I am reading David Benner's new book, Opening to God. It's well worth the time. Last night I finished the chapter on what he calls "Attending." He plays off the four parts of Lectio Divina and uses the metaphor of paying attention to help us understand what it means to practice Part 1, which is traditionally called "Lectio." He challenges us to expand our ability to practice Lectio, that is "reading," by calling us to pay attention to what is going on in life around us. He invites us to read life, to read ourselves, and to read creation. He calls us to wake up to what is already present but we don't often see.

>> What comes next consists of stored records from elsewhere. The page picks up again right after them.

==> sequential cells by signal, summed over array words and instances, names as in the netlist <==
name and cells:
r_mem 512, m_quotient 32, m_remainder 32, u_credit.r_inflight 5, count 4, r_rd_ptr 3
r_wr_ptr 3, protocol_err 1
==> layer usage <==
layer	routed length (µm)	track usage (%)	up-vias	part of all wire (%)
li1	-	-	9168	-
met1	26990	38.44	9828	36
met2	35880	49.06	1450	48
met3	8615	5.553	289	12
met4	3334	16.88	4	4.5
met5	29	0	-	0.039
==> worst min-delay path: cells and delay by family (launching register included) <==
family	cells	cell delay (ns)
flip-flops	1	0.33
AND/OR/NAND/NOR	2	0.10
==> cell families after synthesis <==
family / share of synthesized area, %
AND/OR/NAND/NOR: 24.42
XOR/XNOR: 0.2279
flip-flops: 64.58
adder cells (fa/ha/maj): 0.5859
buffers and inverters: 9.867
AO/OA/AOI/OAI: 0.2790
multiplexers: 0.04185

In many ways, we could apply the four parts of Lectio Divina to the call to "being" missional. It provides us with a tool to see how life on mission is much more than doing some activities that look missional. (As I have stated before, I am not against "doing" missional things. Therefore, don't hear me promoting some kind of false dichotomy.) However, this can help us develop a different point of view regarding what it means to be missional.
When we develop the practice of "paying attention" we learn to read God's creation to see where he is already on mission. We learn to read not only what's going on inside of us, but also to read what is going on in other people. We learn needs, yearnings, and hopes. We read the story of others, of neighborhoods, or family members. We read stories that lack good news. And we read their stories to see where they are hoping to find good news.

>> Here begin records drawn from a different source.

<file path="src/rtl/debug_tx_arbiter.sv">
// debug_tx_arbiter: round-robin sharing of one debug uart_tx among NUM_REQ
// frame-oriented byte sources. A granted requester keeps the transmitter for a
// whole frame. Each byte is sent with a tx_start pulse, and the arbiter follows
// tx_busy through the full character.
//
// Ports:
//   clk_in, reset            clock, asynchronous active-high reset
//   req[NUM_REQ]             per-requester frame request (held for the frame)
//   req_data[NUM_REQ*8]      byte from requester i on [8i+7:8i]
//   req_last[NUM_REQ]        marks req_data[i] as the final byte of the frame
//   grant[NUM_REQ]           one-hot (or zero) transmitter owner
//   byte_ack[NUM_REQ]        one-cycle pulse: byte consumed, present the next
//   tx_start, tx_data[8]     to uart_tx i_start / i_data
//   tx_busy                  from uart_tx o_busy
//   active                   high while grant is nonzero
//   abort_pulse              one-cycle pulse when the owner drops req mid-frame
module debug_tx_arbiter #(
    parameter int unsigned NUM_REQ            = 2,
    parameter int unsigned BUSY_TIMEOUT       = 4,
    parameter int unsigned BUSY_TIMEOUT_WIDTH = 3
) (
    input  logic                    clk_in,
    input  logic                    reset,
    input  logic [NUM_REQ-1:0]      req,
    input  logic [NUM_REQ*8-1:0]    req_data,
    input  logic [NUM_REQ-1:0]      req_last,
    output logic [NUM_REQ-1:0]      grant,
    output logic [NUM_REQ-1:0]      byte_ack,
    output logic                    tx_start,
    output logic [7:0]              tx_data,
    input  logic                    tx_busy,
    output logic                    active,
    output logic                    abort_pulse
);

    localparam int unsigned PTR_W = (NUM_REQ > 1) ? $clog2(NUM_REQ) : 1;
    localparam int unsigned CNT_W = BUSY_TIMEOUT_WIDTH;

    typedef enum logic [2:0] {
        IDLE,
        LOAD,
        START,
        WAIT_HI,
        WAIT_LO
    } state_t;

    state_t               state, state_nxt;
    logic [PTR_W-1:0]     owner, owner_nxt;
    logic [PTR_W-1:0]     rr_ptr, rr_ptr_nxt;
    logic [CNT_W-1:0]     cnt, cnt_nxt;
    logic                 last_flag, last_flag_nxt;
    logic [NUM_REQ-1:0]   grant_nxt, byte_ack_nxt;
    logic                 tx_start_nxt, active_nxt, abort_pulse_nxt;
    logic [7:0]           tx_data_nxt;

    // Round-robin pick: first set req starting just after rr_ptr.
    logic [PTR_W-1:0]     pick;
    logic [PTR_W-1:0]     idx;
    logic                 found;

    always_comb begin
        pick  = rr_ptr;
        idx   = rr_ptr;
        found = 1'b0;
        for (int unsigned i = 1; i <= NUM_REQ; i++) begin
            idx = PTR_W'((32'(rr_ptr) + i) % NUM_REQ);
            if (!found && req[idx]) begin
                found = 1'b1;
                pick  = idx;
            end
        end
    end

    // State and registered outputs.
    always_ff @(posedge clk_in or posedge reset) begin
        if (reset) begin
            state       <= IDLE;
            owner       <= '0;
            rr_ptr      <= PTR_W'(NUM_REQ - 1);
            cnt         <= '0;
            last_flag   <= 1'b0;
            grant       <= '0;
            byte_ack    <= '0;
            tx_start    <= 1'b0;
            tx_data     <= '0;
            active      <= 1'b0;
            abort_pulse <= 1'b0;
        end else begin
            state       <= state_nxt;
            owner       <= owner_nxt;
            rr_ptr      <= rr_ptr_nxt;
            cnt         <= cnt_nxt;
            last_flag   <= last_flag_nxt;
            grant       <= grant_nxt;
            byte_ack    <= byte_ack_nxt;
            tx_start    <= tx_start_nxt;
            tx_data     <= tx_data_nxt;
            active      <= active_nxt;
            abort_pulse <= abort_pulse_nxt;
        end
    end

    // Next-state and next-output logic; pulses default low, everything else holds.
    always_comb begin
        state_nxt       = state;
        owner_nxt       = owner;
        rr_ptr_nxt      = rr_ptr;
        cnt_nxt         = cnt;
        last_flag_nxt   = last_flag;
        grant_nxt       = grant;
        byte_ack_nxt    = '0;
        tx_start_nxt    = 1'b0;
        tx_data_nxt     = tx_data;
        active_nxt      = active;
        abort_pulse_nxt = 1'b0;

        case (state)
            IDLE: begin
                if (found) begin
                    owner_nxt  = pick;
                    grant_nxt  = NUM_REQ'(1) << pick;
                    active_nxt = 1'b1;
                    state_nxt  = LOAD;
                end
            end
            LOAD: begin
                if (!req[owner]) begin
                    // Owner abandoned the frame; rr_ptr is left alone.
                    grant_nxt       = '0;
                    active_nxt      = 1'b0;
                    abort_pulse_nxt = 1'b1;
                    state_nxt       = IDLE;
                end else begin
                    tx_data_nxt   = req_data[{owner, 3'b000} +: 8];
                    last_flag_nxt = req_last[owner];
                    byte_ack_nxt  = grant;
                    tx_start_nxt  = 1'b1;
                    state_nxt     = START;
                end
            end
            START: begin
                cnt_nxt   = '0;
                state_nxt = WAIT_HI;
            end
            WAIT_HI: begin
                // Give up on busy after BUSY_TIMEOUT so a dead uart cannot hang us.
                if (tx_busy || (cnt == CNT_W'(BUSY_TIMEOUT))) begin
                    state_nxt = WAIT_LO;
                end else begin
                    cnt_nxt = cnt + CNT_W'(1);
                end
            end
            WAIT_LO: begin
                if (!tx_busy) begin
                    if (last_flag) begin
                        rr_ptr_nxt = owner;
                        grant_nxt  = '0;
                        active_nxt = 1'b0;
                        state_nxt  = IDLE;
                    end else begin
                        state_nxt = LOAD;
                    end
                end
            end
            default: begin
                state_nxt = IDLE;
            end
        endcase
    end

endmodule

</file>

To develop the practice of paying attention to life and to our neighborhoods, we must heed Benner's counsel: "Prayerful paying attention is not scrunching up our willpower and tightening our focus, but simply opening our self to what we encounter. This makes it much more an act of release than effort." When we pay attention when we are reading a good novel, we let the story unfold. We don't work to make it happen. We let it be and we learn to attend to what's going on. This is what we do when we attend to the world around us. We observe. We listen. We ask questions. We give it time to sink in.
When we do this, we will find God there, the God of mission, the one who himself sends himself by the Spirit to turn our world around. I ask you, as I ask myself, "How are we paying attention today?"